First, a quick code example of K-Means in Scikit-learn

from sklearn.datasets import make_blobs
from sklearn.cluster import KMeans

n_centers = 5

X, _ = make_blobs(n_samples=10000, n_centers=n_centers)

k_means = KMeans(n_clusters = n_centers)
k_means.fit(X)

labels = k_means.predict(X)

To use cuML's Single-GPU API, we just change the imports

from cuml.cluster import KMeans
from cuml.datasets import make_blobs

n_centers = 5

X, _ = make_blobs(n_samples=10000, n_centers=n_centers)

k_means = KMeans(n_clusters=n_centers)
k_means.fit(X)

labels = k_means.predict(X)

To use KMeans in Dask-ML, which is CPU-based, we just need to create a Dask Client

from dask_ml.cluster import KMeans
from sklearn.datasets import make_blobs

from dask.distributed import Client
c = Client(<scheduler_address>)

n_centers = 5

X, _ = make_blobs(n_samples=10000, n_centers=n_centers)

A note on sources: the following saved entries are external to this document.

### src/rtl/hsect_pkg.sv
package hsect_pkg;

    // Registered strobe pair, both active low.
    typedef struct packed {
        logic idx_n;
        logic sec_n;
    } strobes_t;

    // Position decode flags derived from the platter counter.
    typedef struct packed {
        logic at_index;
        logic in_pulse;
    } phase_flags_t;

    // Regular sector pitch in cycles.
    function automatic int sector_pitch(input int rev_cycles, input int n_sectors);
        return rev_cycles / n_sectors;
    endfunction

    // Final sector absorbs the remainder so a turn lasts rev_cycles exactly.
    function automatic int final_sector_len(input int rev_cycles, input int n_sectors);
        return (rev_cycles / n_sectors) + (rev_cycles % n_sectors);
    endfunction

endpackage

### src/rtl/hsect_platter_ctr.sv
module hsect_platter_ctr #(
    parameter int REV_CYCLES  = 1710,
    parameter int NUM_SECTORS = 17,
    parameter int SEC_W       = $clog2(NUM_SECTORS),
    parameter int SLOT_W      = 8
) (
    input  logic              clk,
    input  logic              rst,
    input  logic              advance,
    output logic [SEC_W-1:0]  sec,
    output logic [SLOT_W-1:0] slot
);
    import hsect_pkg::*;

    localparam int PITCH     = sector_pitch(REV_CYCLES, NUM_SECTORS);
    localparam int FINAL_LEN = final_sector_len(REV_CYCLES, NUM_SECTORS);

    localparam logic [SEC_W-1:0]  SEC_LAST   = SEC_W'(NUM_SECTORS - 1);
    localparam logic [SLOT_W-1:0] SLOT_END   = SLOT_W'(PITCH - 1);
    localparam logic [SLOT_W-1:0] SLOT_FINAL = SLOT_W'(FINAL_LEN - 1);

    logic [SLOT_W-1:0] slot_limit;
    logic              sec_done;

    always_comb begin
        slot_limit = (sec == SEC_LAST) ? SLOT_FINAL : SLOT_END;
        sec_done   = (slot == slot_limit);
    end

    always_ff @(posedge clk) begin
        if (rst) begin
            sec  <= '0;
            slot <= '0;
        end else if (advance) begin
            if (sec_done) begin
                slot <= '0;
                sec  <= (sec == SEC_LAST) ? '0 : sec + 1'b1;
            end else begin
                slot <= slot + 1'b1;
            end
        end
    end

    // the sector number never leaves its legal range
    a_r7_sector_range: assert property (@(posedge clk) disable iff (rst)
        sec <= SEC_LAST);

    // a held platter keeps its position
    a_r8_position_frozen: assert property (@(posedge clk) disable iff (rst)
        !advance |=> ($stable(sec) && $stable(slot)));

    // a new sector always begins at the first slot
    a_r4_sector_starts_at_slot0: assert property (@(posedge clk) disable iff (rst)
        !$stable(sec) |-> (slot == '0));

endmodule

### src/rtl/hsect_strobe_gen.sv
module hsect_strobe_gen #(
    parameter int PULSE_CYCLES = 8,
    parameter int SEC_W        = 5,
    parameter int SLOT_W       = 8
) (
    input  logic              clk,
    input  logic              rst,
    input  logic              spin_en,
    input  logic              drv_sel_n,
    input  logic [SEC_W-1:0]  sec,
    input  logic [SLOT_W-1:0] slot,
    output hsect_pkg::strobes_t strobes,
    output logic [SEC_W-1:0]  cur_sector
);
    import hsect_pkg::*;

    localparam logic [SLOT_W-1:0] PULSE_LEN = SLOT_W'(PULSE_CYCLES);

    phase_flags_t flags;

    always_comb begin
        flags.at_index = (sec == '0);
        flags.in_pulse = (slot < PULSE_LEN);
    end

    always_ff @(posedge clk) begin
        if (rst) begin
            strobes.idx_n <= 1'b1;
            strobes.sec_n <= 1'b1;
            cur_sector    <= '0;
        end else begin
            strobes.idx_n <= !(spin_en && flags.at_index && flags.in_pulse);
            strobes.sec_n <= !(spin_en && flags.in_pulse && !drv_sel_n);
            if (spin_en) begin
                cur_sector <= sec;
            end
        end
    end

    // a selected drive shows the sector strobe together with index
    a_r3_index_carries_sector: assert property (@(posedge clk) disable iff (rst)
        (!strobes.idx_n && !$past(drv_sel_n)) |-> !strobes.sec_n);

    // deselection silences the sector strobe on the next edge
    a_r6_sector_gated: assert property (@(posedge clk) disable iff (rst)
        $past(drv_sel_n) |-> strobes.sec_n);

    // no strobe while the platter is stopped
    a_r8_quiet_when_stopped: assert property (@(posedge clk) disable iff (rst)
        !$past(spin_en) |-> (strobes.idx_n && strobes.sec_n));

    // index is only ever seen in sector zero
    a_r7_index_in_sector0: assert property (@(posedge clk) disable iff (rst)
        !strobes.idx_n |-> (cur_sector == '0));

endmodule

### src/rtl/hsect_timing_gen.sv
module hsect_timing_gen #(
    parameter int REV_CYCLES   = 1710,
    parameter int NUM_SECTORS  = 17,
    parameter int PULSE_CYCLES = 8,
    parameter int SEC_W        = $clog2(NUM_SECTORS)
) (
    input  logic             clk,
    input  logic             rst,
    input  logic             drv_sel_n,
    input  logic             spin_en,
    output logic             index_n,
    output logic             sector_n,
    output logic [SEC_W-1:0] cur_sector
);
    import hsect_pkg::*;

    localparam int FINAL_LEN = final_sector_len(REV_CYCLES, NUM_SECTORS);
    localparam int SLOT_W    = $clog2(FINAL_LEN + 1);

    logic [SEC_W-1:0]  pos_sec;
    logic [SLOT_W-1:0] pos_slot;
    strobes_t          strobes;

    hsect_platter_ctr #(
        .REV_CYCLES  (REV_CYCLES),
        .NUM_SECTORS (NUM_SECTORS),
        .SEC_W       (SEC_W),
        .SLOT_W      (SLOT_W)
    ) u_platter (
        .clk     (clk),
        .rst     (rst),
        .advance (spin_en),
        .sec     (pos_sec),
        .slot    (pos_slot)
    );

    hsect_strobe_gen #(
        .PULSE_CYCLES (PULSE_CYCLES),
        .SEC_W        (SEC_W),
        .SLOT_W       (SLOT_W)
    ) u_strobes (
        .clk        (clk),
        .rst        (rst),
        .spin_en    (spin_en),
        .drv_sel_n  (drv_sel_n),
        .sec        (pos_sec),
        .slot       (pos_slot),
        .strobes    (strobes),
        .cur_sector (cur_sector)
    );

    assign index_n  = strobes.idx_n;
    assign sector_n = strobes.sec_n;

endmodule

### config.mk
export PLATFORM = sky130hd
export DESIGN_NAME = hsect_timing_gen
export DESIGN_NICKNAME = d
export VERILOG_FILES = /design/src/rtl/hsect_pkg.sv /design/src/rtl/hsect_platter_ctr.sv /design/src/rtl/hsect_strobe_gen.sv /design/src/rtl/hsect_timing_gen.sv
export SDC_FILE = /design/constraint.sdc
export NUM_CORES = 1
export LEC_CHECK = 0
export BUFFER_PORTS_ARGS = -buffer_cell sky130_fd_sc_hd__buf_4
export CAP_MARGIN = 10
export CORE_UTILIZATION = 58
export CTS_BUF_LIST = sky130_fd_sc_hd__clkbuf_4 sky130_fd_sc_hd__clkbuf_8 sky130_fd_sc_hd__clkbuf_16
export DETAILED_ROUTE_END_ITERATION = 8
export PLACE_DENSITY = 0.77
export RECOVER_POWER = 100
export SLEW_MARGIN = 20
export SYNTH_ARGS = -nofsm -noshare
export SYNTH_HDL_FRONTEND = slang
export SYNTH_HIERARCHICAL = 1
export SYNTH_SLANG_ARGS = --single-unit
### constraint.sdc
create_clock -name clk -period 3.5 [get_ports clk]
set_clock_uncertainty 0.1 [all_clocks]
set_input_delay 0 -clock clk [delete_from_list [all_inputs] [get_ports clk]]
set_output_delay 0 -clock clk [all_outputs]
set_load 0.02 [all_outputs]
-- Yosys cells after proc, flatten, opt, wreduce, memory -nomap -nowiden
Cells that the tools add are included.
- $add $sub $neg: 2
- $lt $le $gt $ge: 1
- equality and inequality tests: 2
- reduce and logical (&&, ||, !) cells: 9
- mux-type cells: 3
- operators by type and width (operator ; count):
    $add 7x1->7 const B ; 1
    $eq 7x7->1 ; 1
    $lt 7x4->1 const B ; 1
    $mux 7 ; 1
    $add 5x1->5 const B ; 1
    $eq 5x5->1 const B ; 1
    $logic_not 5->1 ; 1
    $mux 5 ; 1
    $logic_and 1x1->1 ; 4
    $mux 4 ; 1
    $logic_not 1->1 ; 3
    $reduce_and 2->1 ; 1
- flip-flop bits (word level): 19
- word-level logic and storage cells: 22
- input bits: 4

-- Depth between registers and ports, before layout
Gate-level depths: netlist (run 1).
- depth in word-level cells: 4
- depth in mapped cells: 6
- depth with buffers taken out: 6

-- Cells and area by module
The synthesis (run 1) kept the hierarchy.
- modules (own cells, without submodules) (module ; cells each ; times used ; seq. area each (um^2) ; area an instance (um^2)):
    hsect_platter_ctr ; 67 ; 1 ; 240.2 ; 616.8
    hsect_strobe_gen ; 23 ; 1 ; 140.1 ; 270.3

-- Least setup slack after synthesis (run 1)
No wires, ideal clock.
- kind: register -> register
- from: register u_platter.sec[0]
- to: register u_platter.sec[3]
- cell stages (with the launch flop): 7
- clock period less this slack: 1662 ps
- required time: 3285 ps
- path slack: 1838 ps
- setup time: 115 ps
- arrival time: 1447 ps
- buffers on the path: 0
- cells stage by stage: dfxtp_1 > inv_1 > ha_1 > and4bb_4 > mux2i_2 > o31a_1 > o21a_1
- longest elaborated chain between the ends: 4
- ends and longest elaborated chain (item ; line ; text):
    from (decl) ; hsect_platter_ctr.sv:10 ; output logic [SEC_W-1:0] sec,
    from (signal assigned) ; hsect_platter_ctr.sv:37 ; sec <= (sec == SEC_LAST) ? '0 : sec + 1'b1;
    $eq 5x5->1 ; hsect_platter_ctr.sv:26, hsect_platter_ctr.sv:37 ;
    $mux 4 ; hsect_platter_ctr.sv:26 ; slot_limit = (sec == SEC_LAST) ? SLOT_FINAL : SLOT_END;
    $eq 7x7->1 ; hsect_platter_ctr.sv:27 ; sec_done = (slot == slot_limit);
    $reduce_and 2->1 (no line) ; -- ;
Parallel ways exist; a longest one is shown, timed or not.
A chain may end at the register's enable or synchronous reset.

-- Worst setup path after layout (run 1)
- from: input spin_en
- to: register u_platter.sec[0]
- longest elaborated chain between the ends: 1
- ends and longest elaborated chain (item ; line ; text):
    from (decl) ; hsect_timing_gen.sv:10 ; input logic spin_en,
    $reduce_and 2->1 (no line) ; -- ;
Every way passes these cells.

==> results of run 1 <==
report_power, final:
group / internal, mW / total [mW] / switching, mW
sequential: 0.223 / 0.229 / 0.00676
combinational: 0.0208 / 0.0426 / 0.0219
clock: 0.0521 / 0.118 / 0.0659
area by class of cell:
cell class              instances  area, sq um
clock buffers                   4         30.0
fillers                       109          379
inverters                       5         18.8
multi-input cells              64          454
flip-flops and latches         19          380
well taps                      15         18.8
repair buffers                 14         85.1
sequential cells by signal, indices dropped and copies added, names as in the netlist:
signal	count
u_platter/slot	7
u_platter/sec	5
u_strobes/cur_sector	5
u_strobes/strobes	2
kinds of logic (layout without fill, tap and decap cells):
kind of cell / Yosys count / after routing
mux: 8 / 8
xor+xnor: 6 / 6
fa+ha+maj: 3 / 3
compound gates: 8 / 8
simple gates: 39 / 39
flops: 19 / 19
buf+inv: 7 / 23
worst min-delay path: cells and delay by family:
family,cells,cell delay [ns]
AO/OA/AOI/OAI,1,0.05
buffers and inverters,2,0.69
metrics by stage:
stage | worst slack (ns) | instance area, sq um | total power [mW]
4_1_cts | 1.66 | 1040 | 0.397
2_1_floorplan | 1.84 | 887 | 0.265
3_3_place_gp | 1.75 | 966 | 0.275
6_report | 1.02 | 987 | 0.390
3_5_place_dp | 1.68 | 966 | 0.276
5_1_grt | 0.923 | 987 | 0.406
path summary, 6_finish.rpt:
kind                                             start                                   end  cells past startpoint
setup / recovery                               spin_en         u_platter/sec[0]$_SDFFE_PP0P_                      5
hold / removal                                     rst         u_platter/sec[1]$_SDFFE_PP0P_                      3
setup reg to reg         u_platter/sec[0]$_SDFFE_PP0P_         u_platter/sec[0]$_SDFFE_PP0P_                      6
hold reg to reg   u_strobes/cur_sector[3]$_SDFFE_PP0P_  u_strobes/cur_sector[3]$_SDFFE_PP0P_                      2
layout by cell type (no fill, tap or decap):
cell type,n
a21oi_1,1
and3b_1,1
and4_1,1
and4bb_4,1
buf_4,2
clkbuf_1,8
clkbuf_4,4
dfxtp_1,19
dlygate4sd3_1,4
ha_1,3
inv_1,5
mux2i_1,7
mux2i_2,1
nand2_1,3
nand3_1,4
nand3b_1,1
nand4_1,4
nand4b_1,2
nor2_1,17
nor2b_1,1
nor3b_4,1
nor4_1,2
nor4b_1,1
o211ai_1,1
o21a_1,1
o21ai_0,2
o311ai_0,1
o31a_1,1
o31ai_1,1
xnor2_1,3
xor2_1,3
routing by layer:
metal,share of wire (%),vias to the layer above,track usage (%)
met5,0,-,0
met4,0.79,0,16.1
met3,3.6,2,4.89
met2,45,18,36.7
met1,50,359,32.1
li1,-,352,-
==> out/qor.yml, run 1 <==
status:
  status: "complete, no violations"
clock_tree:
  cts_buffers: 3
  clkLatencyLatePin_ns: 0.29
  clock-sinks: 19
  cts.repair.resized: 0
  cts.htree.levels: 1
  cts_setup_buffers: 0
  cts_root_buf: "clkbuf_4"
  clk_pin_slew_ns: 0.10
  ctsLongestPathBuffers: 2
  cts_hold_buf: 4
  cts_tree: "done"
setup_path:
  path_cells: "dlygate4sd3_1 -> clkbuf_1 -> nand4_1 -> o21ai_0 -> mux2i_1"
  cp-end-kind: "register"
  worst-r2r-setup-slack_ns: 1.15
  critPathKind: "input pin to register"
  path_buf_inv: 2
  crit_slowest_cell: "o21ai_0"
  worstPathArrival_ns: 2.52
  cpLargestDelayFamily: "buffers and inverters"
  cp_max_fo: 13
  start_kind: "input pin"
  max_stage_delay_ns: 0.89
  required_ns: 3.54
synth:
  async_reset_ff_share_pct: 0
  yosysTopAreaCellShare_pct: 42.9
  synth_top_cell_by_area: "dfxtp_1"
  ys_top_cells_by_count: "19 x dfxtp_1, 17 x nor2_1, 7 x mux2i_1"
  synthFlopType: "dfxtp_1"
  yosysWarnings: 6
  synthAdderAreaFrac_pct: 4.23
  synth_fp_nets: 97
  yosysUniqueCellTypes: 30
  synth_top_family_by_area: "simple AND/OR/NAND/NOR gates"
  synth_seq_area_share_pct: 42.9
  ys_seq_elements: 19
  synth_edf_count: 0
  synth_most_common_cell: "dfxtp_1"
  syn_area_sq_um: 887
  yosys-top-cells-area: "dfxtp_1 43%, mux2i_1 7.9%, nor2_1 7.2%"
  syn_avg_cell_area_sq_um: 9.86
  muxShareOfSynthArea_pct: 9.45
  synth_xor_area_share_pct: 5.92
  synth_compound_area_share_pct: 6.63
  synth_cells: 90
  synth-simple-area-share_pct: 27.1
placed_design:
  dp.cells: 113
  finalWeightedCongestion: 0.865
  hpwl_um: 1100
  portBuffers: 10
sta:
  fin_crit_sh_pct: 70.9
  final_hold_viol_count: 0
  fmax_mhz: 403
  hold_ws_ns: 0.392
  period_minus_slack_ns: 2.48
  drv_slew: 0
  setup_tns_ns: 0
  setup_violations: 0
  worst_pin_slew_ns: 1.01
  slew_headroom_pct: 31.7
  rsz0062_at_grt: "no"
floorplanning:
  fp.dieW_um: 41.1
  start_util_pct: 64.9
  core-area_sq_um: 1370
  ios: 11
  die_area_sq_um: 1690
  die_h_um: 41.1
  rows: 13
global_routing:
  first_global_vias: 587
  track_usage_pct: 24.7
  grt_max_degree: 14
  grt_pass1_wl_um: 2640
  antenna_found_initial: 0
  grt.overflow.total: 0
layout:
  stdcell_count: 121
  fin_nets: 114
  finish.utilization_pct: 72.3
  layout-drive-gt1-share_pct: 8.49
  syn_to_final_growth_pct: 11.3
  diodes: 0
detailed_routing:
  routedWlPerCell_um: 14.7
  vias: 731
  route.detailed.drc: 0
  vias_per_cell: 6.04
  drt_wl_total_um: 1780
  first_pass_iters: 4
  antenna_left: 0
  drt-initial-drc-count: 22
pwr:
  ir_drop_v: 0.000255
  powerDensity_nw_per_um2: 395
  p_leak_nw: 0.368
hold_path:
  hold_path_class: "input pin to register"
run:
  cap_viol_max_count: 0
(Power assumes the default switching activity.)
==> run 2, diff against run 1 <==
--- a/config.mk
+++ b/config.mk
@@ -5,12 +5,13 @@
 export SDC_FILE = /design/constraint.sdc
 export NUM_CORES = 1
 export LEC_CHECK = 0
+export ABC_AREA = 1
 export BUFFER_PORTS_ARGS = -buffer_cell sky130_fd_sc_hd__buf_4
 export CAP_MARGIN = 10
-export CORE_UTILIZATION = 58
+export CORE_UTILIZATION = 50
 export CTS_BUF_LIST = sky130_fd_sc_hd__clkbuf_4 sky130_fd_sc_hd__clkbuf_8 sky130_fd_sc_hd__clkbuf_16
 export DETAILED_ROUTE_END_ITERATION = 8
-export PLACE_DENSITY = 0.77
+export PLACE_DENSITY = 0.7
 export RECOVER_POWER = 100
 export SLEW_MARGIN = 20
 export SYNTH_ARGS = -nofsm -noshare
==> constraint.sdc (replaced) <==
create_clock -name clk -period 2 [get_ports clk]
set_clock_uncertainty 0.1 [all_clocks]
set_input_delay 0 -clock clk [delete_from_list [all_inputs] [get_ports clk]]
set_output_delay 0 -clock clk [all_outputs]
set_load 0.02 [all_outputs]
==> out/qor.yml, run 2 <==
clock_tree:
  cts_tree: "done"
  cts_hold_buf: 5  # +1
  cts.htree.levels: 1  # unchanged
  clock-sinks: 19  # unchanged
  clk_pin_slew_ns: 0.10  # about the same
  cts_root_buf: "clkbuf_4"
  clkLatencyLatePin_ns: 0.30  # about the same
  ctsLongestPathBuffers: 2  # unchanged
  cts.repair.resized: 0  # unchanged
  cts_buffers: 3  # unchanged
  cts_setup_buffers: 0  # unchanged
setup_path:
  crit_top_cell: "dlygate4sd3_1"
  reg2reg_depth: 9  # +3
  required_ns: 2.10  # -1.44 ns
  cp-endpoint: "u_strobes/strobes[0]$_SDFF_PP1_"
  rr_startpoint: "u_platter/sec[0]$_SDFFE_PP0P_"
  worstPathArrival_ns: 1.94  # -0.58 ns
  worst-r2r-setup-slack_ns: 0.19  # -0.96 ns
  path_cells: "dlygate4sd3_1 -> buf_4 -> nor2_1 -> dlygate4sd3_1 -> nand2_1 -> dlygate4sd3_1"
  cpLargestDelayFamily: "buffers and inverters"
  path_buf_inv: 4  # +2
  cp.depth: 6  # +1
  crit_slowest_cell: "dlygate4sd3_1"
  cp_max_fo: 9  # -4
  cp-end-kind: "register"
  worstReg2RegEnd: "u_platter/slot[4]$_SDFFE_PP0P_"
  max_stage_delay_ns: 0.55  # -0.34 ns
  critPathKind: "input pin to register"
  startpoint: "rst"
  start_kind: "input pin"
sta:
  hold_ws_ns: 0.368  # -0.0234 ns
  rsz0062_at_grt: "no"
  drv_slew: 0  # unchanged
  final_hold_viol_count: 0  # unchanged
  worst_pin_slew_ns: 0.357  # -0.656 ns
  period_minus_slack_ns: 1.84
  fin_crit_sh_pct: 91.9
  setup_violations: 0  # unchanged
  slew_headroom_pct: 76.1  # +44 points
  fmax_mhz: 544
  setup_tns_ns: 0  # unchanged
layout:
  final_common_cell: "nand2_1"
  reg.largest.list: "u_platter/slot x7, u_platter/sec x5, u_strobes/cur_sector x5"
  postLayoutCellArea_sq_um: 1100  # +11%
  stdcell_count: 180  # +49%
  syn_to_final_growth_pct: 13.1
  layout-drive-gt1-share_pct: 10.3  # +1.8 points
  diodes: 0  # unchanged
  fin_nets: 163  # +43%
  largest_reg_flops: 7  # unchanged
  layout_common_cells: "35 x nand2_1, 22 x nor2_1, 19 x dfxtp_1, 18 x inv_1, 11 x a21oi_1"
  regMostFlops: "u_platter/slot"
detailed_routing:
  drt-initial-drc-count: 21  # -4.5%
  vias_per_cell: 4.87  # -19%
  vias: 876  # +20%
  route.detailed.drc: 0  # unchanged
  drt_wl_total_um: 1960  # +10%
  routedWlPerCell_um: 10.9  # -26%
  antenna_left: 0  # unchanged
  first_pass_iters: 4  # unchanged
global_routing:
  met3_usage_pct: 7.84  # +3.0 points
  grt.overflow.total: 0  # unchanged
  gr-usage-met2_pct: 37.5  # +0.75 points
  grt_max_degree: 16  # +2
  busiest_layer: "met2"
  grtUsageMet1_pct: 24.3  # -7.8 points
  first_global_vias: 835  # +42%
  track_usage_pct: 21.6  # -3.1 points
  antenna_found_initial: 0  # unchanged
  grt_pass1_wl_um: 3280  # +24%
synth:
  yosysWarnings: 6  # unchanged
  synth_top_cell_by_area: "dfxtp_1"
  synth_most_common_cell: "nand2_1"
  syn_area_sq_um: 971  # +9.4%
  yosysUniqueCellTypes: 24  # -20%
  synth_edf_count: 0  # unchanged
  synth_cells: 137  # +52%
  ys_seq_elements: 19  # unchanged
  synth_fp_nets: 144  # +48%
  ys_top_cells_by_count: "35 x nand2_1, 22 x nor2_1, 19 x dfxtp_1"
  synthFlopType: "dfxtp_1"
  async_reset_ff_share_pct: 0  # unchanged
  yosysTopAreaCellShare_pct: 39.2  # -3.7 points
  syn_avg_cell_area_sq_um: 7.09  # -28%
  synth_seq_area_share_pct: 39.2  # -3.7 points
  yosys-top-cells-area: "dfxtp_1 39%, nand2_1 14%, nor2_1 8.5%"
hold_path:
  hold_path_class: "register to register"
floorplanning:
  die_h_um: 46.1  # +12%
  core-area_sq_um: 1760  # +29%
  die_area_sq_um: 2120  # +26%
  start_util_pct: 55.0  # -9.9 points
  rows: 15  # +2
  ios: 11  # unchanged
  fp.dieW_um: 46.1  # +12%
placed_design:
  hpwl_um: 1420  # +29%
  placed_cell_area_sq_um: 1070  # +11%
  finalWeightedCongestion: 0.875  # +1.1%
  portBuffers: 10  # unchanged
  dp.cells: 171  # +51%
pwr:
  powerDensity_nw_per_um2: 586  # +48%
  p_leak_nw: 0.440  # +20%
  ir_drop_v: 0.000358  # +40%
  power.total_uw: 643  # +65%
status:
  status: "complete, no violations"
run:
  cap_viol_max_count: 0  # unchanged
-- run 2: final cells by class --
class	count	area (sq um)
Fill cell	185	666
Sequential cell	19	380
Multi-Input combinational cell	98	487
Clock buffer	4	30.0
Timing Repair Buffer	15	98.8
Inverter	19	71.3
Tap cell	25	31.3
-- run 2: tightest hold or removal path, delay by kind of cell (launching register included) --
| kind | cells | cell delay (ns) |
|---|---|---|
| and+or+nand+nor | 1 | 0.06 |
| DFF | 1 | 0.32 |
| AOI/OAI and AO/OA | 1 | 0.05 |
-- run 2: cells by family (layout without fill, tap and decap cells) --
family                     Yosys count  after routing  synth area share, %
and+or+nand+nor                     77             77                 38.3
buffers and inverters               20             38                 8.12
DFF                                 19             19                 39.2
AOI/OAI and AO/OA                   15             15                 7.73
adders and majority gates            3              3                 3.87
xor gates and xnor gates             2              2                 1.80
muxes                                1              1                 1.03
-- run 2: metal layers --
| metal | vias to the layer above | share of wire (%) |
|---|---|---|
| li1 | 461 | - |
| met5 | - | 0 |
| met4 | 0 | 0.97 |
| met2 | 17 | 49 |
| met3 | 4 | 4.6 |
| met1 | 394 | 45 |
-- run 2: metrics by stage --
stage,setup WS [ns],util (%)
CTS,0.177,65.2
global route,0.0433,62.3
global placement,0.479,60.6
finish,0.161,62.3
detailed placement,0.423,60.6
floorplan,0.632,-
-- run 2: worst min path at each step --
stage / to / cells past startpoint / startpoint
finish: u_strobes/cur_sector[1]$_SDFFE_PP0P_ / 2 / u_strobes/cur_sector[1]$_SDFFE_PP0P_
detailed placement: u_strobes/strobes[0]$_SDFF_PP1_ / 3 / drv_sel_n
global route: u_strobes/cur_sector[3]$_SDFFE_PP0P_ / 3 / rst
global placement: u_strobes/strobes[0]$_SDFF_PP1_ / 3 / drv_sel_n
floorplan: u_platter/sec[2]$_SDFFE_PP0P_ / 1 / rst
CTS: u_platter/sec[2]$_SDFFE_PP0P_ / 3 / rst
-- run 2: power by group --
part	internal [mW]	switching [mW]
clock network	0.0913	0.115
logic	0.0208	0.0282
registers	0.384	0.00450
total	0.496	0.148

k_means = KMeans(n_clusters=n_centers)
k_means.fit(X)

labels = k_means.predict(X)

And to use the multi-node multi-GPU API, we just change the imports again

from cuml.dask.cluster import KMeans
from cuml.dask.datasets import make_blobs

from dask.distributed import Client
c = Client(<scheduler_address>)

n_centers = 5

X, _ = make_blobs(n_samples=10000, n_centers=n_centers)

k_means = KMeans(n_clusters=n_centers)
k_means.fit(X)

labels = k_means.predict(X)

Note: cuml.dask.datasets.make_blobs is available in cuML as of version 0.10.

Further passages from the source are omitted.